今まで、頑張って来た者らは、どうなるのじゃ? 」
 
 家斉は、大奥の奥女中たちの

悲しむ姿が目に浮かび感情的になった。

「心残りがあるとしたら、政務が忙しく、

家庭を顧みなかった事でござる。

余生は、家族と過ごす事をお許しいただきたい」
 
 意次は悲痛な表情で訴えた。

「御三家が、ますます、つけあがる事は、

目に見えておるが、余儀なし事じゃ」
 
 家斉はやり切れなかった。

「それがしは、老中職を全うしたと自負しております。

先日、先代の見舞いに登城した越中殿にお会いし、

久方ぶりに話をしたのですが、越中殿より、

白河藩主との養子縁組の件で、それがしを恨んでいたが、

その悔しさが良き藩主となり、見返す力にもなったと言われ、

救われた思いがしました。
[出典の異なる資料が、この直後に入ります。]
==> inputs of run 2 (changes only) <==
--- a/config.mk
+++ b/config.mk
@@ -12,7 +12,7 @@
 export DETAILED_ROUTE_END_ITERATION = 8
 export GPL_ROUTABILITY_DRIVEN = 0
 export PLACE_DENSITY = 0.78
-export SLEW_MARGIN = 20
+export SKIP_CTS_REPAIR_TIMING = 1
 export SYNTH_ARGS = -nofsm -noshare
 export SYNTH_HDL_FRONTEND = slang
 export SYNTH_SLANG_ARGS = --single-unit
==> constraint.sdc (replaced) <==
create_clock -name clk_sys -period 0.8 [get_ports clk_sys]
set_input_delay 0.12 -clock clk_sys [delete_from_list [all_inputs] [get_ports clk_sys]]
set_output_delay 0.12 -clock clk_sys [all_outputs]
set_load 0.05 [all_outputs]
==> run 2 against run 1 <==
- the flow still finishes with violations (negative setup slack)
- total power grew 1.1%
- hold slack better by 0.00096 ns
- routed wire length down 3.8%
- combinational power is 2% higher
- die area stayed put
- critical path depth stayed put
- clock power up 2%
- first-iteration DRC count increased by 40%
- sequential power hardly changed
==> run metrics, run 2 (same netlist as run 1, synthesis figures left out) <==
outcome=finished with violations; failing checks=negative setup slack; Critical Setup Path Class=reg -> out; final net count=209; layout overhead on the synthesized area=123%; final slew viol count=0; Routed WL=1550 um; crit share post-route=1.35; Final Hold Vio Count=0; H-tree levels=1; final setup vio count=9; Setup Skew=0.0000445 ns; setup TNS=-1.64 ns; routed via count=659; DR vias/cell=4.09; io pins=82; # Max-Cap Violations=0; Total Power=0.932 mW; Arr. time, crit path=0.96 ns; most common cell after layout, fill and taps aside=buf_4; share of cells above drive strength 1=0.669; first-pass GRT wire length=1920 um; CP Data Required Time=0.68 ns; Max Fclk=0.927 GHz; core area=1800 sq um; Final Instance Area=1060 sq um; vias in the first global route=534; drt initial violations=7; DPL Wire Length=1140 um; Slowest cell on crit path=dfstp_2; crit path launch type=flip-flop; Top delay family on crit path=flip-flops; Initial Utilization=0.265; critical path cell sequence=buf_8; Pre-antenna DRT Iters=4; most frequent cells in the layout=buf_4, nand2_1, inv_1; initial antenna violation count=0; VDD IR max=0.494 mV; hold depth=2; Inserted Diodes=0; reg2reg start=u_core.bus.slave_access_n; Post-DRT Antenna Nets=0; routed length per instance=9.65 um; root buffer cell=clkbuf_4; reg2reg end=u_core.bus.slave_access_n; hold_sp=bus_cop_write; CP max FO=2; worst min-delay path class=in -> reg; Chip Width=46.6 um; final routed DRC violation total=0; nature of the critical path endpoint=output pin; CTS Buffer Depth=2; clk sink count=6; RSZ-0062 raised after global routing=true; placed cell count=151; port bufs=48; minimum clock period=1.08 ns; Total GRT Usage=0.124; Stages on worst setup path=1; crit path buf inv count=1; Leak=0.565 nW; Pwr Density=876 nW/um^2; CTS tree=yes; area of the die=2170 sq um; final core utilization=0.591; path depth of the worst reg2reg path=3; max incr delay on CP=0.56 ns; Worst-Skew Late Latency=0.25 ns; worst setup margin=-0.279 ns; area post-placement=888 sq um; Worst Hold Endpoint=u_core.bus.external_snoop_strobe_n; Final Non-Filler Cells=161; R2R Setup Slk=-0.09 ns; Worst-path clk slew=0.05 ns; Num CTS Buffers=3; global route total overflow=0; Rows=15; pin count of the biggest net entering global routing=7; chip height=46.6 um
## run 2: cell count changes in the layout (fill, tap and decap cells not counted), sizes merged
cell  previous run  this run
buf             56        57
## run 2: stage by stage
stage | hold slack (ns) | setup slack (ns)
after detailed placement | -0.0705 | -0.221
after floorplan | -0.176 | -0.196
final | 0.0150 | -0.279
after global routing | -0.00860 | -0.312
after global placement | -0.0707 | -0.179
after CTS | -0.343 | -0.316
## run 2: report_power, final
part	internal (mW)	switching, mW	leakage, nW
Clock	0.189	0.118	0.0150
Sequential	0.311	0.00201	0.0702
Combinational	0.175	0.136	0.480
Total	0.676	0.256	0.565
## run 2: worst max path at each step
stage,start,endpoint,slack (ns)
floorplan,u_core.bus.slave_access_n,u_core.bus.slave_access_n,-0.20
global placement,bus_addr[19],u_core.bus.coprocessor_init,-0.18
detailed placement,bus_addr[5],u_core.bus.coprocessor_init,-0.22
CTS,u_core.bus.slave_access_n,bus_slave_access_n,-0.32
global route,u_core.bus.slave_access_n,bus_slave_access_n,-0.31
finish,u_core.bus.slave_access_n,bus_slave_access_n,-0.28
何と申しても、

越中殿の政に対する姿勢が素晴らしい。

それがしが果たせなかった大奥の改革を越中様に託しました」
 
 意次が穏やかに告げた。

「和睦したとは、実に、めでたい。

越中も、藩主として苦労した事で丸くなったのじゃろう。

そちは、1度は、余の願いを受け入れ留まってくれた。

此度は、そちの本懐を余が、受け入れる番じゃ」
 
 家斉は、【病気御断】を受理した。

意次の辞意表明は、伏せられたが、

幕閣は、以前から、御三家から要請されていた

田沼派の重鎮、横田準松の失脚に向けて動き出した。

田沼派の御側御用取次として、横田の右腕として活躍していた

本郷泰行が、解任されたことは、

田沼派の幕臣たちにとって、寝耳に水の出来事であった。

 当初、横田を標的としていた治済だが、

思いの他、横田の権勢が強く、思い通りに行かなかった。

そこで、横田が信頼を置く本郷泰行を失脚させる事により、

横田を動揺させ追い詰める作戦に切り替えた。

横田は、治済の挑発に抵抗していたが、

治済は、大崎を通じて家斉に英断を迫った。